▸ **Brief**
Starting with the first line of the data that follows, transcribe every line verbatim until the line containing "output reg [63:0] o_result;" has been transcribed.

[Stored data]
--------------------------------------------------
This is an optimization exercise on Yosys and OpenROAD, whose aim is small area and a short achievable clock period, not a production implementation.
At most, simulation tests tie the RTL to the original design; equivalence was not proved.

## float_recip
module float_recip(clk,rst,i_cip,i_sj,i_vstart,i_vector_length,i_v0,i_v1,i_v2,i_v3,i_v4,i_v5,i_v6,i_v7,o_result, o_busy);
input  wire clk;         
input  wire rst;
input  wire [15:0] i_cip;     
input  wire i_vstart;
input  wire [6:0] i_vector_length;
input wire [63:0] i_v0;
input wire [63:0] i_v1;
input wire [63:0] i_v2;
input wire [63:0] i_v3;
input wire [63:0] i_v4;
input wire [63:0] i_v5;
input wire [63:0] i_v6;
input wire [63:0] i_v7;
input  wire [63:0] i_sj;
output reg [63:0] o_result;
output wire       o_busy;
reg  [7:0] reservation_time;
reg        busy;         
reg  [7:0] vsel;         
always @(posedge clk)
   if (rst)
      reservation_time <= 8'd0;
   else if (i_vstart)
      reservation_time <= {1'b0, i_vector_length} + 8'd4;    
   else if (reservation_time != 8'd0)
      reservation_time <= reservation_time - 8'd1;
wire busy_next = ~rst & (i_vstart | (reservation_time[7:1] != 7'd0));
always @(posedge clk)
begin
   busy <= busy_next;
   if (i_vstart)
      vsel <= busy_next ? (8'd1 << i_cip[5:3]) : 8'd0;
   else
      vsel <= busy_next ? vsel : 8'd0;
end
assign o_busy = busy;
wire [31:0] src = ({32{~busy}}   & i_sj[63:32]) |
                  ({32{vsel[0]}} & i_v0[63:32]) |
                  ({32{vsel[1]}} & i_v1[63:32]) |
                  ({32{vsel[2]}} & i_v2[63:32]) |
                  ({32{vsel[3]}} & i_v3[63:32]) |
                  ({32{vsel[4]}} & i_v4[63:32]) |
                  ({32{vsel[5]}} & i_v5[63:32]) |
                  ({32{vsel[6]}} & i_v6[63:32]) |
                  ({32{vsel[7]}} & i_v7[63:32]);
reg        s0;
reg [14:0] e0;
reg [15:0] d0;
always @(posedge clk)
begin
   s0 <= src[31];
   e0 <= src[30:16];
   d0 <= src[15:0];
end
wire        half0 = (d0[15:8] == 8'h80);
wire [14:0] exp0  = ~e0 + (half0 ? (e0[14] ? 15'd3 : 15'h7fff) : (e0[14] ? 15'd2 : 15'd0));
reg [15:0] se1, se2, se3, se4, se5, se6, se7, se8, se9, se10, se11, se12;    
reg [15:0] d1, d2, d3, d4, d5, d6, d7, d8, d9;
always @(posedge clk)
begin
   se1  <= {s0, exp0};
   se2  <= se1;
   se3  <= se2;
  ...
Size: ~670 I/O pins, about 0.045 mm2 of cells after synthesis.
make LEC_CHECK=0 CAP_MARGIN=20 CORE_MARGIN=2 CORE_UTILIZATION=40 PLACE_DENSITY=0.6 SETUP_SLACK_MARGIN=5 SLEW_MARGIN=20 SYNTH_HIERARCHICAL=1 SYNTH_MINIMUM_KEEP_SIZE=0 finish   # period 10.0 ns
run.sh (not shown) runs the stock make flow with config.mk's settings and CLKGATE_MAP_FILE= SYNTH_SCRIPT=/design/flow/synth_recipe.tcl, a recipe that flattens the netlist after the stock synthesis.
==> next run, changes <==
--- a/flow/config.mk
+++ b/flow/config.mk
@@ -11,3 +11,2 @@
 export PLACE_DENSITY = 0.6
-export SETUP_SLACK_MARGIN = 5
 export SLEW_MARGIN = 20
Count of clock-buffer cells in the layout does not change.
Worst setup slack is unchanged.
First-iteration DRC count does not change.
Sequential share of layout area is unchanged.
Sequential cell count stays the same.
Final area stays the same.
Global-route usage is unchanged.

* * *

Another version of the RTL of float_recip (not shown whole).
Size: ~4000 cells after synthesis, about 670 I/O pins.
Settings: LEC_CHECK=0, CAP_MARGIN=20, CORE_MARGIN=2, CORE_UTILIZATION=40, PLACE_DENSITY=0.6, SLEW_MARGIN=20, SYNTH_HIERARCHICAL=1, SYNTH_MINIMUM_KEEP_SIZE=0; clock period 10.0 ns.
The first run finished clean.
==> next run, changes <==
==> flow/flow/run.sh (new file) <==
#!/bin/bash
set -euo pipefail
bash standard.sh SETUP_SLACK_MARGIN=6.3 "BUFFER_PORTS_ARGS=-buffer_cell sky130_fd_sc_hd__buf_2" finish > standard_flow.log 2>&1
==> flow/standard.sh (new file) <==
#!/bin/bash
# synth_recipe.tcl (not shown) runs the flow's synth.tcl, then flattens the netlist and writes it again
# the make line also repeats each setting of config.mk as NAME=value (left out here)
make -C /OpenROAD-flow-scripts/flow DESIGN_CONFIG=/design/flow/config.mk WORK_HOME=/design/flow/orfs CLKGATE_MAP_FILE= SYNTH_SCRIPT=/design/flow/synth_recipe.tcl "${@:-finish}"
removed: flow/run.sh
What happened: Setup slack gets worse by 56 ps. Die area stays the same. Cell area goes down by about 3.4%. Routed wire length goes down by 0.75%.
Function was not checked in any run of this note: the RTL went through the layout flow alone.

* * *

Another version of the RTL of float_recip (not shown whole).
For scale: roughly 670 I/O pins, about 45,000 um^2 of cells after synthesis.
make LEC_CHECK=0 CAP_MARGIN=20 CORE_MARGIN=2 CORE_UTILIZATION=40 CTS_BUF_LIST='sky130_fd_sc_hd__clkbuf_4 sky130_fd_sc_hd__clkbuf_8' PLACE_DENSITY=0.6 SLEW_MARGIN=20 SYNTH_HIERARCHICAL=1 SYNTH_MINIMUM_KEEP_SIZE=0 finish   # period 10.0 ns
Stock flow here: none of the scripts above is used.
Next try:
==> flow/flow/run.sh (new file) <==
#!/bin/bash
set -euo pipefail
bash standard.sh SETUP_SLACK_MARGIN=6.85 "BUFFER_PORTS_ARGS=-buffer_cell sky130_fd_sc_hd__buf_2" finish > standard_flow.log 2>&1
==> flow/standard.sh (new file) <==
#!/bin/bash
# synth_recipe.tcl (not shown) runs the flow's synth.tcl, then flattens the netlist and writes it again
# the make line also repeats each setting of config.mk as NAME=value (left out here)
make -C /OpenROAD-flow-scripts/flow DESIGN_CONFIG=/design/flow/config.mk WORK_HOME=/design/flow/orfs CLKGATE_MAP_FILE= SYNTH_SCRIPT=/design/flow/synth_recipe.tcl "${@:-finish}"
Settings changed: CTS_BUF_LIST sky130_fd_sc_hd__clkbuf_4 sky130_fd_sc_hd__clkbuf_8 to default.
removed: flow/run.sh
The changed run went through all stages and came out clean.
Maximum frequency rose by 20%.
Count of clock-buffer cells in the layout fell by 95.
Non-clock buffer count rose by 49.
Final area fell by 0.93%.
Clock skew fell by 4.5 ps.
Wire length rose by 2.2%.
Cell count fell by 0.76%.
Core utilization fell by 0.44 points.

* * *

float_recip, a different RTL version from the one above (not shown whole).
Size in the first run: roughly 3800 cells after synthesis, roughly 670 I/O pins.
clock: 10.0 ns
lec_check: 0
cap_margin: 20
core_margin: 2
core_utilization: 55
cts_cluster_diameter: 120
cts_cluster_size: 24
place_density: 0.7
slew_margin: 20
synth_hierarchical: 1
synth_minimum_keep_size: 0
standard.sh (not shown) runs the stock make flow with config.mk's settings and CLKGATE_MAP_FILE= SYNTH_SCRIPT=/design/flow/synth_recipe.tcl, a recipe that flattens the netlist after the stock synthesis.
==> flow/flow/run.sh <==
#!/bin/bash
set -euo pipefail
bash standard.sh SETUP_SLACK_MARGIN=7.0 TNS_END_PERCENT=0 "BUFFER_PORTS_ARGS=-buffer_cell sky130_fd_sc_hd__buf_2" finish > standard_flow.log 2>&1
The baseline finished with timing, DRC and antenna clean.
Change:
==> flow/flow/run.sh (replaced) <==
#!/bin/bash
set -euo pipefail
bash standard.sh SETUP_SLACK_MARGIN=6.85 "BUFFER_PORTS_ARGS=-buffer_cell sky130_fd_sc_hd__buf_2" finish > standard_flow.log 2>&1
--- a/flow/config.mk
+++ b/flow/config.mk
@@ -9,6 +9,6 @@
 export CORE_MARGIN = 2
-export CORE_UTILIZATION = 55
+export CORE_UTILIZATION = 65
 export CTS_CLUSTER_DIAMETER = 120
 export CTS_CLUSTER_SIZE = 24
-export PLACE_DENSITY = 0.7
+export PLACE_DENSITY = 0.78
 export SLEW_MARGIN = 20
Cell count fell by 3.9%.
Die area fell by about 15%.
Wire length fell by about 1.5%.
Clock skew fell by 0.014 ns.
Synthesized area is unchanged.
Hold slack improved by 0.013 ns.
Count of clock-buffer cells in the layout fell by 3.
First-iteration DRC count rose by 26%.
Change:
--- a/flow/config.mk
+++ b/flow/config.mk
@@ -9,6 +9,6 @@
 export CORE_MARGIN = 2
-export CORE_UTILIZATION = 65
+export CORE_UTILIZATION = 40
 export CTS_CLUSTER_DIAMETER = 120
 export CTS_CLUSTER_SIZE = 24
-export PLACE_DENSITY = 0.78
+export PLACE_DENSITY = 0.6
 export SLEW_MARGIN = 20
Critical path depth is unchanged; flip-flop and latch count stays the same; wire length rises by a few percent; non-clock buffer count increases by 15; final cell count came out higher by roughly a tenth.
Change:
--- a/flow/config.mk
+++ b/flow/config.mk
@@ -9,6 +9,6 @@
 export CORE_MARGIN = 2
-export CORE_UTILIZATION = 40
+export CORE_UTILIZATION = 55
 export CTS_CLUSTER_DIAMETER = 120
 export CTS_CLUSTER_SIZE = 24
-export PLACE_DENSITY = 0.6
+export PLACE_DENSITY = 0.7
 export SLEW_MARGIN = 20
What happened: The changed run produced a clean layout; sequential share of layout area grows by 0.51 points; fmax climbs by a few percent; worst hold slack gets better by 0.0070 ns; core utilization rose by 16 points; final cell count decreases by a little under a tenth; worst setup slack improved by 0.15 ns; cell area is lower slightly; synthesized cell count is unchanged.

* * *

alpha:
float_recip, a different RTL version from the one above (not shown whole).
For scale: about 4000 cells after synthesis, ~670 I/O pins.
Settings: LEC_CHECK=0, CAP_MARGIN=20, CORE_MARGIN=2, CORE_UTILIZATION=40, CTS_CLUSTER_DIAMETER=150, CTS_CLUSTER_SIZE=30, PLACE_DENSITY=0.6, SLEW_MARGIN=20, SYNTH_HIERARCHICAL=1, SYNTH_MINIMUM_KEEP_SIZE=0; clock period 10.0 ns.
==> flow/flow/run.sh <==
#!/bin/bash
set -euo pipefail
bash standard.sh SETUP_SLACK_MARGIN=6.85 "BUFFER_PORTS_ARGS=-buffer_cell sky130_fd_sc_hd__buf_2" finish > standard_flow.log 2>&1
Setup changes, alpha to beta
Settings: CTS_CLUSTER_DIAMETER changed from 150 to 120; CTS_CLUSTER_SIZE changed from 30 to 24; CORE_UTILIZATION changed from 40 to 55; PLACE_DENSITY changed from 0.6 to 0.7.
Findings:
Delta (beta minus alpha): area of all placed cells without fillers moved down; clock buffer count from CTS moved up; first-pass GRT wire length moved down. Launch point of the worst path: two8[1] -> beta, busy -> alpha. Minimum period implied by the final worst setup slack improves in beta relative to alpha. A critical path start-end classification of reg -> out is what alpha shows, while reg -> reg belongs to beta. In beta, post-CTS setup repair buffer count is lower than in alpha.

* * *

## the reference run
float_recip with an RTL version that a note above also has.
Size in the first run: ~4000 cells after synthesis, roughly 670 I/O pins, roughly 45000 um^2 of cells after synthesis.
## float_recip
module float_recip(clk,rst,i_cip,i_sj,i_vstart,i_vector_length,i_v0,i_v1,i_v2,i_v3,i_v4,i_v5,i_v6,i_v7,o_result, o_busy);
clock: 10.0 ns
lec_check: 0
cap_margin: 20
core_margin: 2
core_utilization: 40
place_density: 0.6
slew_margin: 20
synth_hierarchical: 1
synth_minimum_keep_size: 0
==> flow/flow/run.sh <==
#!/bin/bash
set -euo pipefail
bash standard.sh SETUP_SLACK_MARGIN=7.0 TNS_END_PERCENT=0 "BUFFER_PORTS_ARGS=-buffer_cell sky130_fd_sc_hd__buf_2" finish > standard_flow.log 2>&1
[inputs] the trial run vs the reference run
==> flow/flow/run.sh <==
#!/bin/bash
set -euo pipefail
bash standard.sh SETUP_SLACK_MARGIN=7.0 "BUFFER_PORTS_ARGS=-buffer_cell sky130_fd_sc_hd__buf_2" finish > standard_flow.log 2>&1
--- outcome ---
Taking the reference run as the reference point, the pin slew with the least headroom to its limit of the trial run rises by 0.036 ns.
Of the trial run and the reference run, the lower global-route track usage on met1 belongs to the reference run.
Compared with the reference run, the trial run shows design area higher by 5.9%.
Summary of the trial run over the reference run: part of the cycle the worst path needs down 0.19 points.
Higher final critical-path required period among the trial run and the reference run: the reference run
Compared with the reference run, the trial run has extra setup slack.
The first-iteration DRC count of the trial run was superior to that of the reference run.

* * *

Another version of the RTL of float_recip (not shown whole).
Size: about 4,000 cells after synthesis, about 44,000 sq um of cells after synthesis.
clock: 10.0 ns
lec_check: 0
cap_margin: 20
core_margin: 2
core_utilization: 40
cts_cluster_diameter: 120
cts_cluster_size: 24
place_density: 0.6
slew_margin: 20
synth_hierarchical: 1
synth_minimum_keep_size: 0
==> flow/flow/run.sh <==
#!/bin/bash
set -euo pipefail
bash standard.sh SETUP_SLACK_MARGIN=6.85 "BUFFER_PORTS_ARGS=-buffer_cell sky130_fd_sc_hd__buf_2" finish > standard_flow.log 2>&1
Rerun with:
- CTS_CLUSTER_DIAMETER: 120 -> 150
- CTS_CLUSTER_SIZE: 24 -> 30
=>
- The new run completed with no timing, DRC or antenna violations
- routed wire length falls by 0.98%
- worst setup slack degrades by 0.017 ns
- sequential share of layout area rises by 0.48 points
- synthesized cell count stays the same
- non-clock buffer count falls by 15
- fmax falls by 0.52%
- die area is unchanged
- area after synthesis stays the same
No run of this note included a check of the RTL's function; only the layout flow was run.

* * *

== P ==
float_recip, a different RTL version from the one above (not shown whole).
Size in the first run: ~3,700 cells after synthesis, about 43,000 um2 of cells after synthesis.
export LEC_CHECK = 0
export CAP_MARGIN = 20
export CORE_MARGIN = 2
export CORE_UTILIZATION = 55
export CTS_CLUSTER_DIAMETER = 120
export CTS_CLUSTER_SIZE = 24
export PLACE_DENSITY = 0.7
export SLEW_MARGIN = 20
export SYNTH_HIERARCHICAL = 1
export SYNTH_MINIMUM_KEEP_SIZE = 0
create_clock -name core_clock -period 10.0 [get_ports {clk}]
Scripts as last shown in full above: flow/flow/run.sh
P: done, clean on timing, DRC and antenna
Relative to P, the following input files were edited for Q:
diff --git a/flow/config.mk b/flow/config.mk
--- a/flow/config.mk
+++ b/flow/config.mk
@@ -8,8 +8,8 @@
 export CAP_MARGIN = 20
 export CORE_MARGIN = 2
-export CORE_UTILIZATION = 55
+export CORE_UTILIZATION = 40
 export CTS_CLUSTER_DIAMETER = 120
 export CTS_CLUSTER_SIZE = 24
-export PLACE_DENSITY = 0.7
+export PLACE_DENSITY = 0.6
 export SLEW_MARGIN = 20
 export SYNTH_HIERARCHICAL = 1
## What came out
Delta (Q minus P): top achievable clock speed went up about 1.3%, average cell area after synthesis held, worst setup slack went up 40 ps. Q completed end to end with timing, DRC and antenna clean. Relative to P, post-route minimum period has decreased by 40 ps in Q. On met3 layer usage reported by global route: between P and Q, it ends up higher for P. Diff P -> Q | tap cell count | up by more than a quarter.
No functional check of the RTL was part of any run of this note.

==> port drivers added, routing unchanged <==
The results above use ideal ports. As a check the final layouts listed here were re-extracted and re-timed, cells and wires unchanged. Step 1, drivers: a clkbuf_16 drives clk and a buf_2 each remaining input, both assumed. Step 2, shift: input delay + t, output delay - t, t = (earliest + latest rising clock arrival at the registers) / 2. This alone moves slack from input paths to output paths. Slacks: ideal / step 1 / step 2; pairs: ideal / step 1.
| run | shift t [ns] | setup slack, ns | hold slack, ns | clock arrival spread, ns | pins driven straight from the clock port |
|---|---|---|---|---|---|
| the first run of note 1 | 0.706 | 5.713 / 5.713 / 5.713 | 0.321 / 0.321 / 0.321 | 0.036 / 0.035 | 1 |
| the second run of note 1 | 0.706 | 5.713 / 5.713 / 5.713 | 0.321 / 0.321 / 0.321 | 0.036 / 0.035 | 1 |
| the first run of note 2 | 0.731 | 6.400 / 6.328 / 6.134 | 0.291 / 0.291 / 0.291 | 0.057 / 0.058 | 1 |
| the second run of note 2 | 0.738 | 6.344 / 6.344 / 6.344 | 0.283 / 0.283 / 0.283 | 0.066 / 0.066 | 1 |
| the first run of note 3 | 0.879 | 6.266 / 6.198 / 6.160 | 0.307 / 0.307 / 0.307 | 0.049 / 0.049 | 1 |
| the second run of note 3 | 0.736 | 6.878 / 6.805 / 6.660 | 0.309 / 0.309 / 0.309 | 0.056 / 0.055 | 1 |
| the first run of note 4 | 0.681 | 6.908 / 6.835 / 6.608 | 0.296 / 0.296 / 0.296 | 0.057 / 0.056 | 1 |
| the second run of note 4 | 0.661 | 6.829 / 6.757 / 6.732 | 0.309 / 0.309 / 0.309 | 0.039 / 0.039 | 1 |
| the third run of note 4 | 0.704 | 6.727 / 6.657 / 6.570 | 0.296 / 0.296 / 0.296 | 0.051 / 0.051 | 1 |
| the fourth run of note 4 | 0.675 | 6.876 / 6.825 / 6.684 | 0.303 / 0.303 / 0.303 | 0.076 / 0.076 | 1 |
| alpha | 0.739 | 6.820 / 6.748 / 6.858 | 0.308 / 0.308 / 0.308 | 0.046 / 0.046 | 1 |
| beta | 0.690 | 6.869 / 6.835 / 6.869 | 0.312 / 0.312 / 0.312 | 0.027 / 0.027 | 1 |
| the reference run | 0.730 | 6.853 / 6.786 / 6.838 | 0.313 / 0.313 / 0.313 | 0.050 / 0.050 | 1 |
| the trial run | 0.732 | 6.873 / 6.808 / 6.842 | 0.303 / 0.303 / 0.303 | 0.072 / 0.072 | 1 |
| the first run of note 7 | 0.707 | 6.832 / 6.807 / 6.832 | 0.324 / 0.324 / 0.324 | 0.073 / 0.073 | 1 |
| the second run of note 7 | 0.739 | 6.815 / 6.762 / 6.815 | 0.309 / 0.309 / 0.309 | 0.064 / 0.064 | 1 |
| P | 0.707 | 6.852 / 6.813 / 6.852 | 0.312 / 0.312 / 0.312 | 0.055 / 0.055 | 1 |
| Q | 0.714 | 6.892 / 6.827 / 6.828 | 0.316 / 0.316 / 0.316 | 0.061 / 0.061 | 1 |
After both steps every run listed still meets setup and hold. For the first run of note 4, which loses most, drivers alone change the setup slack by -0.073 ns; drivers and shift together by -0.300 ns.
--------------------------------------------------
▸ **Final answer**
This is an optimization exercise on Yosys and OpenROAD, whose aim is small area and a short achievable clock period, not a production implementation.
At most, simulation tests tie the RTL to the original design; equivalence was not proved.

## float_recip
module float_recip(clk,rst,i_cip,i_sj,i_vstart,i_vector_length,i_v0,i_v1,i_v2,i_v3,i_v4,i_v5,i_v6,i_v7,o_result, o_busy);
input  wire clk;         
input  wire rst;
input  wire [15:0] i_cip;     
input  wire i_vstart;
input  wire [6:0] i_vector_length;
input wire [63:0] i_v0;
input wire [63:0] i_v1;
input wire [63:0] i_v2;
input wire [63:0] i_v3;
input wire [63:0] i_v4;
input wire [63:0] i_v5;
input wire [63:0] i_v6;
input wire [63:0] i_v7;
input  wire [63:0] i_sj;
output reg [63:0] o_result;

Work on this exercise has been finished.